Ce matin-là, j’ai pris le 67 St-Michel, direction Nord, en tenant fermement le sac qui contenait les 3 exemplaires de mon mémoire de maîtrise. Arrivée au métro, j’ai pris la ligne bleue, direction Snowdon, je suis sortie à Côte-des-Neiges 30 minutes plus tard. Je n’ai pas lâché mon sac de tout le trajet, j’aurais pu l’oublier. J’oublie tout quand je suis anxieuse.
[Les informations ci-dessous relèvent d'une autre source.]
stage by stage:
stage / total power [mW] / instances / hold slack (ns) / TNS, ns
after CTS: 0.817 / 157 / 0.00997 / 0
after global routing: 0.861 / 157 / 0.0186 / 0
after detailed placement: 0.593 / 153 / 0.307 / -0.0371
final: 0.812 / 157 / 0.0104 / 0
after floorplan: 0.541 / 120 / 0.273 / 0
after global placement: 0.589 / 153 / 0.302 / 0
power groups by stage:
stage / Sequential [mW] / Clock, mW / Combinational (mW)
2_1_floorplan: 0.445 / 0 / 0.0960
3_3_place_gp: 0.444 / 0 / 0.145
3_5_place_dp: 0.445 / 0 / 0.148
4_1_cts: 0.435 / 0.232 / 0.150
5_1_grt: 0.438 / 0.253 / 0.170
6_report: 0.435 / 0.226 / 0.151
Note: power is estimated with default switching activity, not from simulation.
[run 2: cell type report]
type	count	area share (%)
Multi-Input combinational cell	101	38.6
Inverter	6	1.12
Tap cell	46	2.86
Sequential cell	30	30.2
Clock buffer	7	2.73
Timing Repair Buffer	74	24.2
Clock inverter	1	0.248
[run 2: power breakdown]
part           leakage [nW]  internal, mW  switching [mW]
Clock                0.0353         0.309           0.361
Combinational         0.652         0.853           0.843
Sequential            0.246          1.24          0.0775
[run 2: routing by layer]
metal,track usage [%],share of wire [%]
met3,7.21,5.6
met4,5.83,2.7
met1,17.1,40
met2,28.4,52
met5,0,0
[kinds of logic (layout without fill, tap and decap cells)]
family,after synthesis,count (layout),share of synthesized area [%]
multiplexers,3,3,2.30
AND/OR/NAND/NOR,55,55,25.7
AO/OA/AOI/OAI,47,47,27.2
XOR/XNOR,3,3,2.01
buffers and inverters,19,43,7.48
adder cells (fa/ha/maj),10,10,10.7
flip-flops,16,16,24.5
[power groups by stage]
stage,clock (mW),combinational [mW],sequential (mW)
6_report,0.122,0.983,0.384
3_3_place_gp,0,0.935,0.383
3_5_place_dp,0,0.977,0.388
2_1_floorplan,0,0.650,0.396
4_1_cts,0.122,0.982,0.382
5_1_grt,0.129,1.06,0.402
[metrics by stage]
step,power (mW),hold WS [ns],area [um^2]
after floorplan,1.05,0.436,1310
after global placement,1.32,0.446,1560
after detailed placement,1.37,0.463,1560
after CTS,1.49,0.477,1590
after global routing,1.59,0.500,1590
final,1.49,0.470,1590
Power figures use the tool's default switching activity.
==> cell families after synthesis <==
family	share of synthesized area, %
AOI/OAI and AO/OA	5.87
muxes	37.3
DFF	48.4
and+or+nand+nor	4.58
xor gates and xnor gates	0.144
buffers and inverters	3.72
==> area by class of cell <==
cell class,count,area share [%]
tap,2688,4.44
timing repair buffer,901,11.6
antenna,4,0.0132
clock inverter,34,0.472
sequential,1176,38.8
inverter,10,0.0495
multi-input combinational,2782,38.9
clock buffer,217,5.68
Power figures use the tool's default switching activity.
`src/rtl/reorder_buffer_pkg.sv`:
```
// Shared reorder-buffer definitions: entry type encodings, default id width, per-entry record.
package reorder_buffer_pkg;

    localparam int ROB_WIDTH_DEFAULT = 4;

    typedef enum logic [1:0] {
        ROB_TYPE_REG    = 2'b00,
        ROB_TYPE_STORE  = 2'b01,
        ROB_TYPE_BRANCH = 2'b10,
        ROB_TYPE_JUMP   = 2'b11
    } rob_type_e;

    typedef struct packed {
        logic        busy;
        logic        ready;
        rob_type_e   robType;
        logic [4:0]  dest;
        logic [31:0] value;
        logic        predTaken;
        logic        actualTaken;
        logic [31:0] altPc;
    } rob_entry_t;

endpackage

```
`src/rtl/reorder_buffer.sv`:
```
// Circular in-order reorder buffer: allocate on issue, capture CDB results, retire one per cycle.
// Latency: CDB result for the head retires with registered outputs on the following edge.
// Backpressure: robFull blocks issue; a freed slot is visible to issue one cycle after commit.
module reorder_buffer
    import reorder_buffer_pkg::*;
#(
    parameter int ROB_WIDTH = ROB_WIDTH_DEFAULT
) (
    input  logic                 clockIn,
    input  logic                 resetIn,
    input  logic                 issueValid,
    input  logic [1:0]           issueType,
    input  logic [4:0]           issueDest,
    input  logic                 issuePredTaken,
    input  logic [31:0]          issueAltPc,
    output logic [ROB_WIDTH-1:0] issueRobId,
    output logic                 robFull,
    input  logic                 cdbValid,
    input  logic [ROB_WIDTH-1:0] cdbRobId,
    input  logic [31:0]          cdbValue,
    input  logic                 cdbTaken,
    input  logic [ROB_WIDTH-1:0] robRs1Dep,
    input  logic [ROB_WIDTH-1:0] robRs2Dep,
    output logic                 robRs1Ready,
    output logic                 robRs2Ready,
    output logic [31:0]          robRs1Value,
    output logic [31:0]          robRs2Value,
    output logic                 regUpdateValid,
    output logic [4:0]           regUpdateDest,
    output logic [31:0]          regUpdateValue,
    output logic [ROB_WIDTH-1:0] regUpdateRobId,
    output logic                 storeCommitValid,
    output logic [ROB_WIDTH-1:0] storeCommitRobId,
    output logic                 clearOut,
    output logic [31:0]          newPcOut
);

    localparam int DEPTH = 1 << ROB_WIDTH;

    rob_entry_t           entries [DEPTH];
    logic [ROB_WIDTH-1:0] head;
    logic [ROB_WIDTH-1:0] tail;
    logic [ROB_WIDTH:0]   count;

    rob_entry_t headEntry;
    logic       commitFire;
    logic       isCtrl;
    logic       mispredict;
    logic       writesRd;
    logic       isStore;
    logic       issueFire;
    logic       fwd1;
    logic       fwd2;

    assign robFull    = (count == (ROB_WIDTH+1)'(DEPTH));
    assign issueRobId = tail;

    always_comb begin
        headEntry  = entries[head];
        commitFire = headEntry.busy && headEntry.ready;
        isCtrl     = (headEntry.robType == ROB_TYPE_BRANCH) || (headEntry.robType == ROB_TYPE_JUMP);
        mispredict = commitFire && isCtrl && (headEntry.actualTaken != headEntry.predTaken);
        writesRd   = commitFire && (headEntry.dest != 5'd0) &&
                     ((headEntry.robType == ROB_TYPE_REG) || (headEntry.robType == ROB_TYPE_JUMP));
        isStore    = commitFire && (headEntry.robType == ROB_TYPE_STORE);
        issueFire  = issueValid && !robFull;
    end

    // Same-cycle CDB forwarding lets dependents wake without waiting for the array write.
    always_comb begin
        fwd1        = cdbValid && (cdbRobId == robRs1Dep);
        fwd2        = cdbValid && (cdbRobId == robRs2Dep);
        robRs1Ready = entries[robRs1Dep].busy && (entries[robRs1Dep].ready || fwd1);
        robRs2Ready = entries[robRs2Dep].busy && (entries[robRs2Dep].ready || fwd2);
        robRs1Value = fwd1 ? cdbValue : entries[robRs1Dep].value;
        robRs2Value = fwd2 ? cdbValue : entries[robRs2Dep].value;
    end

    always_ff @(posedge clockIn) begin
        if (resetIn) begin
            head             <= '0;
            tail             <= '0;
            count            <= '0;
            regUpdateValid   <= 1'b0;
            regUpdateDest    <= '0;
            regUpdateValue   <= '0;
            regUpdateRobId   <= '0;
            storeCommitValid <= 1'b0;
            storeCommitRobId <= '0;
            clearOut         <= 1'b0;
            newPcOut         <= '0;
            for (int i = 0; i < DEPTH; i++) begin
                entries[i] <= '0;
            end
        end else begin
            regUpdateValid   <= writesRd;
            regUpdateDest    <= writesRd ? headEntry.dest  : '0;
            regUpdateValue   <= writesRd ? headEntry.value : '0;
            regUpdateRobId   <= writesRd ? head            : '0;
            storeCommitValid <= isStore;
            storeCommitRobId <= isStore ? head : '0;
            clearOut         <= mispredict;
            newPcOut         <= mispredict ? headEntry.altPc : '0;

            if (mispredict) begin
                // Everything younger than the mispredicting entry is squashed, including this cycle's issue/CDB.
                head  <= '0;
                tail  <= '0;
                count <= '0;
                for (int i = 0; i < DEPTH; i++) begin
                    entries[i].busy <= 1'b0;
                end
            end else begin
                if (cdbValid && entries[cdbRobId].busy) begin
                    entries[cdbRobId].value       <= cdbValue;
                    entries[cdbRobId].actualTaken <= cdbTaken;
                    entries[cdbRobId].ready       <= 1'b1;
                end
                if (commitFire) begin
                    entries[head].busy <= 1'b0;
                    head               <= head + 1'b1;
                end
                if (issueFire) begin
                    entries[tail] <= '{busy:        1'b1,
                                       ready:       1'b0,
                                       robType:     rob_type_e'(issueType),
                                       dest:        issueDest,
                                       value:       32'd0,
                                       predTaken:   issuePredTaken,
                                       actualTaken: 1'b0,
                                       altPc:       issueAltPc};
                    tail <= tail + 1'b1;
                end
                count <= count + (ROB_WIDTH+1)'(issueFire) - (ROB_WIDTH+1)'(commitFire);
            end
        end
    end

endmodule

```
`config.mk`:
```
export PLATFORM = sky130hd
export DESIGN_NAME = reorder_buffer
export DESIGN_NICKNAME = d
export VERILOG_FILES = /design/src/rtl/reorder_buffer_pkg.sv /design/src/rtl/reorder_buffer.sv
export SDC_FILE = /design/constraint.sdc
export NUM_CORES = 2
export LEC_CHECK = 0
export CAP_MARGIN = 15
export CORE_MARGIN = 2
export CORE_UTILIZATION = 50
export DETAILED_ROUTE_END_ITERATION = 16
export PLACE_DENSITY = 0.67
export REMOVE_ABC_BUFFERS = 1
export SLEW_MARGIN = 15
export SYNTH_ARGS = -nofsm -noshare
export SYNTH_HDL_FRONTEND = slang
export SYNTH_SLANG_ARGS = --single-unit
```
`constraint.sdc`:
```
create_clock -name clockIn -period 18.5 [get_ports clockIn]
set_clock_uncertainty 0.1 [all_clocks]
set_input_delay 1.85 -clock clockIn [delete_from_list [all_inputs] [get_ports clockIn]]
set_output_delay 1.85 -clock clockIn [all_outputs]
set_load 0.02 [all_outputs]
```
Yosys cells after proc, flatten, opt, wreduce, memory -nomap -nowiden

Memory sizes are Yosys's and may differ from the RTL's. A register that Yosys moved wholly into a read port is not among the register bits.
Index checks and enable logic that the tools add are counted.

Add/sub/neg operators: 4
Shifts and indexed selects: 0
Reductions and logical operators: 26
Divide/modulo/power cells: 0
Equal/unequal tests: 7
Order comparisons: 0
Bitwise logic cells: 19
Multiply operators: 0
Muxes and demuxes: 46

Operators by type and width:

| cell                                                            | number |
|---|---|
| 75-bit 2-to-1 mux                                               | 3 |
| 75-bit OR reduction                                             | 3 |
| 32-bit 2-to-1 mux                                               | 2 |
| 1-bit 2-to-1 mux                                                | 33 |
| 4-bit 2-to-1 mux                                                | 5 |
| 1-bit OR                                                        | 16 |
| 1-bit logical AND                                               | 12 |
| 4-bit by 1-bit adder with 4-bit output, second input constant   | 2 |
| 4-bit == test                                                   | 2 |
| 2-bit OR reduction                                              | 4 |
| 5-bit by 1-bit adder with 5-bit output                          | 1 |
| 5-bit == test, second input constant                            | 1 |
| 5-bit nonzero test                                              | 1 |
| 5-bit by 1-bit subtractor with 5-bit output                     | 1 |
| 2-bit == test, second input constant                            | 2 |
| 1-bit logical OR                                                | 4 |
| 2-bit 2-to-1 mux                                                | 2 |
| 3-bit 2-to-1 mux                                                | 1 |
| 1-bit inverter                                                  | 3 |
| 2-bit by 1-bit == test with 1-bit output, second input constant | 1 |
| 2-bit zero test                                                 | 1 |
| 1-bit zero test                                                 | 1 |
| 1-bit inequality test                                           | 1 |

Output and inout bits: 151
Bits in latches: 0
Bits of input ports: 89
Memories: 1
Flip-flop bits (word level): 93
ROM bits: 0
Bits in writable memories: 1200
Word-level logic and storage cells: 114

Memories:

| memory  | depth | width | rd ports | clocked after memory_dff | wr ports | line                 | source |
|---|---|---|---|---|---|---|---|
| entries | 16    | 75    | 4        | 1                        | 16       | reorder_buffer.sv:40 | `rob_entry_t entries [DEPTH];` |

Logic depth before layout (Yosys ltp)

Word-level depth: 9
Gate-level depth with buffers: 17
Gate-level depth less buffers: 16

Least setup slack after synthesis

OpenSTA, ideal clock, no wires.

Kind: register -> register
Start point: register with a tool-made name
End point: memory entries[3][0] (netlist bit), enable pin
Setup slack: 11495 ps
Buffers on the path: 7
Stages on the path, launching flop included: 15
Library setup time: 495 ps
Arrival: 6410 ps
Cells stage by stage: dfxtp_1 > buf_6 > buf_6 > clkbuf_1 > clkbuf_1 > clkbuf_1 > mux4_2 > mux4_2 > ha_1 > or2_2 > nor2b_4 > and2_1 > buf_4 > buf_6 > o21ai_0

RTL lines:

| what             | line |
|---|---|
| end: declaration | reorder_buffer.sv:40 |

Final worst setup path

Start point: input robRs1Dep[0]
End point: output robRs1Value[8]

Cells in the longest elaborated chain, start to end: 3
Elaborated cells on any way between the ends: 4
Those cells by class: 1 x eq/ne; 1 x mux; 1 x reduce/logical; 1 x memory

RTL lines:

| what                                                                       | line                 | source |
|---|---|---|
| start: declaration                                                         | reorder_buffer.sv:22 | `input logic [ROB_WIDTH-1:0] robRs1Dep,` |
| parallel branches: the longest is 2 deep, another holds memory 16 x 75 bit | --                   |  |
| 32-bit 2-to-1 mux (*)                                                      | reorder_buffer.sv:75 | `robRs1Value = fwd1 ? cdbValue : entries[robRs1Dep].value;` |
| end: declaration                                                           | reorder_buffer.sv:26 | `output logic [31:0] robRs1Value,` |

Mark *: on every way between the ends.
==> src/rtl/ctrl_pkg_xcvr_param.sv <==
// ---------------------------------------------------------------------------
// ctrl_pkg_xcvr_param
//   Control-package transceiver for the FPGA control link. TX serialises one
//   PKG_W-bit package followed by a constant PAD_W-bit trailer, MSB first,
//   LANE_W bits per beat. RX deserialises frames framed by ctrl_rx_dv, checks
//   the length and trailer, and compares a good payload against the last
//   transmitted package so that a loopback can self-test the link.
//
// Ports
//   sys_clk, rst        clock (rising edge), synchronous active-high reset
//   tx_start            one-cycle start request (ignored while busy)
//   tx_package_i        payload, captured when a start is accepted
//   tx_busy, tx_done    frame shifting out / sticky completion flag
//   ctrl_tx_clk         forwarded clock (~sys_clk)
//   ctrl_tx_data/_en    TX lane and beat-valid
//   ctrl_rx_data/_dv    RX lane and beat-valid (one contiguous run per frame)
//   rx_package_o        last good received payload
//   rx_good, rx_err     verdict on the last frame (mutually exclusive)
//   rx_match            last good payload equals the last transmitted one
//   rx_bit_cnt_o        bits received in the current/last frame, saturating
// ---------------------------------------------------------------------------
module ctrl_pkg_xcvr_param #(
   parameter int unsigned      PKG_W   = 128,
   parameter int unsigned      LANE_W  = 2,
   parameter int unsigned      PAD_W   = 16,
   parameter logic [PAD_W-1:0] PAD_VAL = {PAD_W{1'b1}},
   parameter int unsigned      CNT_W   = 16
) (
   input  logic              sys_clk,
   input  logic              rst,
   input  logic              tx_start,
   input  logic [PKG_W-1:0]  tx_package_i,
   output logic              tx_busy,
   output logic              tx_done,
   output logic              ctrl_tx_clk,
   output logic [LANE_W-1:0] ctrl_tx_data,
   output logic              ctrl_tx_en,
   input  logic [LANE_W-1:0] ctrl_rx_data,
   input  logic              ctrl_rx_dv,
   output logic [PKG_W-1:0]  rx_package_o,
   output logic              rx_good,
   output logic              rx_err,
   output logic              rx_match,
   output logic [CNT_W-1:0]  rx_bit_cnt_o
);

   localparam int unsigned FRAME_W = PKG_W + PAD_W;
   localparam int unsigned BEATS   = FRAME_W / LANE_W;
   localparam int unsigned BCNT_W  = $clog2(BEATS + 1);

   localparam logic [BCNT_W-1:0] BEATS_LD  = BCNT_W'(BEATS);
   localparam logic [BCNT_W-1:0] BEAT_ONE  = BCNT_W'(1);
   localparam logic [CNT_W:0]    LANE_INC  = (CNT_W + 1)'(LANE_W);
   localparam logic [CNT_W-1:0]  LANE_CNT  = CNT_W'(LANE_W);
   localparam logic [CNT_W-1:0]  FRAME_CNT = CNT_W'(FRAME_W);

   typedef enum logic {TX_IDLE = 1'b0, TX_SHIFT = 1'b1} tx_state_e;
   typedef enum logic {RX_IDLE = 1'b0, RX_RECV  = 1'b1} rx_state_e;

   // Bit counter increment that sticks at all ones instead of wrapping.
   function automatic logic [CNT_W-1:0] sat_add(input logic [CNT_W-1:0] a);
      logic [CNT_W:0] sum;
      sum = {1'b0, a} + LANE_INC;
      if (sum[CNT_W]) begin
         sat_add = {CNT_W{1'b1}};
      end else begin
         sat_add = sum[CNT_W-1:0];
      end
   endfunction

   // ---------------- TX state ----------------
   tx_state_e           tx_state_q, tx_state_d;
   logic [FRAME_W-1:0]  tx_sr_q,    tx_sr_d;
   logic [BCNT_W-1:0]   tx_beat_q,  tx_beat_d;
   logic [PKG_W-1:0]    tx_ref_q,   tx_ref_d;
   logic                tx_busy_q,  tx_busy_d;
   logic                tx_done_q,  tx_done_d;

   // ---------------- RX state ----------------
   rx_state_e           rx_state_q, rx_state_d;
   logic [FRAME_W-1:0]  rx_sr_q,    rx_sr_d;
   logic [CNT_W-1:0]    rx_cnt_q,   rx_cnt_d;
   logic                rx_eof_q,   rx_eof_d;
   logic [PKG_W-1:0]    rx_pkg_q,   rx_pkg_d;
   logic                rx_good_q,  rx_good_d;
   logic                rx_err_q,   rx_err_d;
   logic                rx_match_q, rx_match_d;

   // TX next-state: load on an accepted start, then shift one beat per cycle.
   always_comb begin
      tx_state_d = tx_state_q;
      tx_sr_d    = tx_sr_q;
      tx_beat_d  = tx_beat_q;
      tx_ref_d   = tx_ref_q;
      tx_busy_d  = tx_busy_q;
      tx_done_d  = tx_done_q;
      case (tx_state_q)
         TX_IDLE: begin
            if (tx_start) begin
               tx_sr_d    = {tx_package_i, PAD_VAL};
               tx_ref_d   = tx_package_i;
               tx_beat_d  = BEATS_LD;
               tx_busy_d  = 1'b1;
               tx_done_d  = 1'b0;
               tx_state_d = TX_SHIFT;
            end else begin
               tx_busy_d  = 1'b0;
            end
         end
         TX_SHIFT: begin
            // Zeros shift in, so the lane reads 0 once the frame has left.
            tx_sr_d   = tx_sr_q << LANE_W;
            tx_beat_d = tx_beat_q - BEAT_ONE;
            if (tx_beat_q == BEAT_ONE) begin
               tx_busy_d  = 1'b0;
               tx_done_d  = 1'b1;
               tx_state_d = TX_IDLE;
            end else begin
               tx_busy_d  = 1'b1;
            end
         end
         default: begin
            tx_busy_d  = 1'b0;
            tx_state_d = TX_IDLE;
         end
      endcase
   end

   // RX next-state: collect beats while dv is high, judge the frame one cycle
   // after dv is first seen low.
   always_comb begin
      rx_state_d = rx_state_q;
      rx_sr_d    = rx_sr_q;
      rx_cnt_d   = rx_cnt_q;
      rx_eof_d   = 1'b0;
      rx_pkg_d   = rx_pkg_q;
      rx_good_d  = rx_good_q;
      rx_err_d   = rx_err_q;
      rx_match_d = rx_match_q;
      case (rx_state_q)
         RX_IDLE: begin
            if (ctrl_rx_dv) begin
               rx_good_d  = 1'b0;
               rx_err_d   = 1'b0;
               rx_sr_d    = {rx_sr_q[FRAME_W-LANE_W-1:0], ctrl_rx_data};
               rx_cnt_d   = LANE_CNT;
               rx_state_d = RX_RECV;
            end else begin
               rx_state_d = RX_IDLE;
            end
         end
         RX_RECV: begin
            if (ctrl_rx_dv) begin
               rx_sr_d  = {rx_sr_q[FRAME_W-LANE_W-1:0], ctrl_rx_data};
               rx_cnt_d = sat_add(rx_cnt_q);
            end else begin
               rx_eof_d   = 1'b1;
               rx_state_d = RX_IDLE;
            end
         end
         default: begin
            rx_state_d = RX_IDLE;
         end
      endcase
      // Verdict uses the pre-edge shift register and count, which are still
      // the finished frame even if a new frame starts on this same edge; the
      // verdict then takes precedence over that frame's flag clear.
      if (rx_eof_q) begin
         if ((rx_cnt_q == FRAME_CNT) && (rx_sr_q[PAD_W-1:0] == PAD_VAL)) begin
            rx_good_d  = 1'b1;
            rx_err_d   = 1'b0;
            rx_pkg_d   = rx_sr_q[FRAME_W-1 -: PKG_W];
            rx_match_d = (rx_sr_q[FRAME_W-1 -: PKG_W] == tx_ref_q);
         end else begin
            rx_good_d  = 1'b0;
            rx_err_d   = 1'b1;
         end
      end else begin
         rx_match_d = rx_match_q;
      end
   end

   // State registers for both directions with synchronous reset.
   always_ff @(posedge sys_clk) begin
      if (rst) begin
         tx_state_q <= TX_IDLE;
         tx_sr_q    <= '0;
         tx_beat_q  <= '0;
         tx_ref_q   <= '0;
         tx_busy_q  <= 1'b0;
         tx_done_q  <= 1'b0;
         rx_state_q <= RX_IDLE;
         rx_sr_q    <= '0;
         rx_cnt_q   <= '0;
         rx_eof_q   <= 1'b0;
         rx_pkg_q   <= '0;
         rx_good_q  <= 1'b0;
         rx_err_q   <= 1'b0;
         rx_match_q <= 1'b0;
      end else begin
         tx_state_q <= tx_state_d;
         tx_sr_q    <= tx_sr_d;
         tx_beat_q  <= tx_beat_d;
         tx_ref_q   <= tx_ref_d;
         tx_busy_q  <= tx_busy_d;
         tx_done_q  <= tx_done_d;
         rx_state_q <= rx_state_d;
         rx_sr_q    <= rx_sr_d;
         rx_cnt_q   <= rx_cnt_d;
         rx_eof_q   <= rx_eof_d;
         rx_pkg_q   <= rx_pkg_d;
         rx_good_q  <= rx_good_d;
         rx_err_q   <= rx_err_d;
         rx_match_q <= rx_match_d;
      end
   end

   assign ctrl_tx_clk  = ~sys_clk;
   assign ctrl_tx_data = tx_sr_q[FRAME_W-1 -: LANE_W];
   assign ctrl_tx_en   = tx_busy_q;
   assign tx_busy      = tx_busy_q;
   assign tx_done      = tx_done_q;
   assign rx_package_o = rx_pkg_q;
   assign rx_good      = rx_good_q;
   assign rx_err       = rx_err_q;
   assign rx_match     = rx_match_q;
   assign rx_bit_cnt_o = rx_cnt_q;

endmodule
J’ai emprunté la rue Jean-Brillant, comme je l’avais fait si souvent au cours des dernières années. Le froid glacial me pinçait les joues, mais ça n’avait aucune importance. J’étais fébrile : l’heure de ma délivrance avait enfin sonné. Une fois rendue au Pavillon Lionel-Groulx, j’ai monté l’escalier jusqu’au Département des littératures de langue française, 8e étage, là où je devais déposer le fruit de mon labeur.
Je suis arrivée devant la secrétaire, haletante, mais le sourire fendu jusqu’aux oreilles.
– Bonjour, je viens déposer mon mémoire de maîtrise. (J’avais sans doute cette voix aigüe qui sort spontanément quand je suis trop excitée.)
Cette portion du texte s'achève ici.